# WHAT YOU NEED TO DO
All lines between the start of the listing below and the line containing "SPC_NAN packs to", inclusive, must be repeated exactly.
======
[src/rtl/fp_div_pkg.sv]
// Shared definitions for the parameterised floating-point divider: FSM encoding,
// default field widths, special-result kinds and flag bit positions.
package fp_div_pkg;

  localparam int DEF_EXP_W = 5;
  localparam int DEF_MAN_W = 10;

  localparam logic [1:0] S_IDLE   = 2'd0;
  localparam logic [1:0] S_UNPACK = 2'd1;
  localparam logic [1:0] S_ITER   = 2'd2;
  localparam logic [1:0] S_ROUND  = 2'd3;

  // SPC_NAN packs to all ones (sign included), SPC_INF to {sign, all ones},
  // SPC_ZERO to signed zero; SPC_NONE takes the rounded quotient.
  typedef enum logic [1:0] {
    SPC_NONE,
    SPC_NAN,
    SPC_INF,
    SPC_ZERO
  } special_e;

  localparam int FLAG_INVALID   = 3;
  localparam int FLAG_DIV_ZERO  = 2;
  localparam int FLAG_OVERFLOW  = 1;
  localparam int FLAG_UNDERFLOW = 0;

endpackage

[src/rtl/fp_div_round.sv]
// Normalise, round-to-nearest-even and pack the raw restoring-division quotient;
// out-of-range exponents flush to signed zero or saturate to {sign, all ones}.
module fp_div_round
  import fp_div_pkg::*;
#(
  parameter int EXP_W = DEF_EXP_W,
  parameter int MAN_W = DEF_MAN_W
) (
  input  logic                    sign,
  input  logic signed [EXP_W+1:0] exp_in,
  input  logic [MAN_W+2:0]        quo,
  input  logic                    rem_nz,
  output logic [EXP_W+MAN_W:0]    result,
  output logic                    overflow,
  output logic                    underflow
);
  localparam logic signed [EXP_W+1:0] EXP_MAX = (EXP_W+2)'((1 << EXP_W) - 2);
  localparam logic signed [EXP_W+1:0] ONE     = (EXP_W+2)'(1);

  logic                    guard;
  logic                    sticky;
  logic                    round_up;
  logic [MAN_W:0]          man;
  logic [MAN_W+1:0]        man_r;
  logic [MAN_W-1:0]        frac;
  logic signed [EXP_W+1:0] exp_n;
  logic signed [EXP_W+1:0] exp_f;

  // NOTE: every branch below assigns every output, so no latch is inferred.
  always_comb begin
    // Quotient lies in [0.5, 2): the top bit tells whether a one-place shift is needed.
    if (quo[MAN_W+2]) begin
      man    = quo[MAN_W+2:2];
      guard  = quo[1];
      sticky = quo[0] | rem_nz;
      exp_n  = exp_in;
    end else begin
      man    = quo[MAN_W+1:1];
      guard  = quo[0];
      sticky = rem_nz;
      exp_n  = exp_in - ONE;
    end
    round_up = guard & (sticky | man[0]);
    man_r    = {1'b0, man} + {{(MAN_W+1){1'b0}}, round_up};
    if (man_r[MAN_W+1]) begin
      exp_f = exp_n + ONE;
      frac  = man_r[MAN_W:1];
    end else begin
      exp_f = exp_n;
      frac  = man_r[MAN_W-1:0];
    end
    underflow = exp_f < ONE;
    overflow  = exp_f > EXP_MAX;
    if (underflow)     result = {sign, {(EXP_W+MAN_W){1'b0}}};
    else if (overflow) result = {sign, {(EXP_W+MAN_W){1'b1}}};
    else               result = {sign, exp_f[EXP_W-1:0], frac};
  end

endmodule

[src/rtl/fp_div_param.sv]
// Multi-cycle floating-point divider, one restoring quotient bit per cycle.
// Optional flags output enabled by defining FP_DIV_FLAGS_EN.
module fp_div_param
  import fp_div_pkg::*;
#(
  parameter int EXP_W = DEF_EXP_W,
  parameter int MAN_W = DEF_MAN_W
) (
  input  logic                 clk,
  input  logic                 rst,
  input  logic                 input_valid,
  input  logic [EXP_W+MAN_W:0] data_dividend,
  input  logic [EXP_W+MAN_W:0] data_divisor,
  output logic                 output_update,
  output logic                 idle,
  output logic [EXP_W+MAN_W:0] data_q
`ifdef FP_DIV_FLAGS_EN
  ,
  output logic [3:0]           flags
`endif
);
  localparam int W  = 1 + EXP_W + MAN_W;
  localparam int QW = MAN_W + 3;
  localparam int CW = $clog2(QW + 1);
  localparam logic [CW-1:0]           LAST_ITER = CW'(QW - 1);
  localparam logic signed [EXP_W+1:0] BIAS      = (EXP_W+2)'((1 << (EXP_W - 1)) - 1);

  logic [1:0]              state;
  logic [CW-1:0]           iter_cnt;
  logic [W-1:0]            op_a, op_b;
  logic                    res_sign;
  logic signed [EXP_W+1:0] res_exp;
  logic [MAN_W+1:0]        rem;
  logic [MAN_W+1:0]        rem_diff;
  logic [MAN_W:0]          div_man;
  logic [QW-1:0]           quo;
  special_e                special, special_d;
  logic [EXP_W-1:0]        exp_a, exp_b;
  logic [W-1:0]            rnd_result, result;
  logic                    rnd_ovf, rnd_unf;

  assign idle     = (state == S_IDLE);
  assign exp_a    = op_a[W-2:MAN_W];
  assign exp_b    = op_b[W-2:MAN_W];
  assign rem_diff = rem - {1'b0, div_man};

  // Subnormals count as zero; an all-ones exponent anywhere poisons the result.
  always_comb begin
    special_d = SPC_NONE;
    if ((&exp_a) || (&exp_b) || (exp_a == '0 && exp_b == '0)) special_d = SPC_NAN;
    else if (exp_b == '0)                                      special_d = SPC_INF;
    else if (exp_a == '0)                                      special_d = SPC_ZERO;
  end

  // NOTE: datapath registers carry no reset; the FSM guarantees they are loaded before use.
  always_ff @(posedge clk) begin
    case (state)
      S_IDLE: if (input_valid) begin
        op_a <= data_dividend;
        op_b <= data_divisor;
      end
      S_UNPACK: begin
        res_sign <= op_a[W-1] ^ op_b[W-1];
        res_exp  <= $signed({2'b00, exp_a}) - $signed({2'b00, exp_b}) + BIAS;
        rem      <= {2'b01, op_a[MAN_W-1:0]};
        div_man  <= {1'b1, op_b[MAN_W-1:0]};
        quo      <= '0;
        special  <= special_d;
      end
      S_ITER: begin
        if (rem >= {1'b0, div_man}) begin
          rem <= {rem_diff[MAN_W:0], 1'b0};
          quo <= {quo[QW-2:0], 1'b1};
        end else begin
          rem <= {rem[MAN_W:0], 1'b0};
          quo <= {quo[QW-2:0], 1'b0};
        end
      end
      default: ;
    endcase
  end

  fp_div_round #(.EXP_W(EXP_W), .MAN_W(MAN_W)) u_round (
    .sign      (res_sign),
    .exp_in    (res_exp),
    .quo       (quo),
    .rem_nz    (|rem),
    .result    (rnd_result),
    .overflow  (rnd_ovf),
    .underflow (rnd_unf)
  );

  always_comb begin
    result = rnd_result;
    case (special)
      SPC_NAN:  result = '1;
      SPC_INF:  result = {res_sign, {(W-1){1'b1}}};
      SPC_ZERO: result = {res_sign, {(W-1){1'b0}}};
      default:  ;
    endcase
  end

`ifdef FP_DIV_FLAGS_EN
  logic [3:0] flags_d;
  always_comb begin
    flags_d                 = '0;
    flags_d[FLAG_INVALID]   = (special == SPC_NAN);
    flags_d[FLAG_DIV_ZERO]  = (special == SPC_INF);
    flags_d[FLAG_OVERFLOW]  = (special == SPC_NONE) && rnd_ovf;
    flags_d[FLAG_UNDERFLOW] = (special == SPC_NONE) && rnd_unf;
  end
`else
  logic unused_flags;
  assign unused_flags = rnd_ovf | rnd_unf;
`endif

  always_ff @(posedge clk) begin
    if (rst) begin
      state         <= S_IDLE;
      iter_cnt      <= '0;
      output_update <= 1'b0;
      data_q        <= '0;
`ifdef FP_DIV_FLAGS_EN
      flags         <= '0;
`endif
    end else begin
      output_update <= 1'b0;
      case (state)
        S_IDLE:   if (input_valid) state <= S_UNPACK;
        S_UNPACK: begin
          iter_cnt <= '0;
          state    <= S_ITER;
        end
        S_ITER: begin
          iter_cnt <= iter_cnt + CW'(1);
          if (iter_cnt == LAST_ITER) state <= S_ROUND;
        end
        default: begin
          data_q        <= result;
          output_update <= 1'b1;
          state         <= S_IDLE;
`ifdef FP_DIV_FLAGS_EN
          flags         <= flags_d;
`endif
        end
      endcase
    end
  end

endmodule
======
# YOUR SOLUTION
[src/rtl/fp_div_pkg.sv]
// Shared definitions for the parameterised floating-point divider: FSM encoding,
// default field widths, special-result kinds and flag bit positions.
package fp_div_pkg;

  localparam int DEF_EXP_W = 5;
  localparam int DEF_MAN_W = 10;

  localparam logic [1:0] S_IDLE   = 2'd0;
  localparam logic [1:0] S_UNPACK = 2'd1;
  localparam logic [1:0] S_ITER   = 2'd2;
  localparam logic [1:0] S_ROUND  = 2'd3;

  // SPC_NAN packs to all ones (sign included), SPC_INF to {sign, all ones},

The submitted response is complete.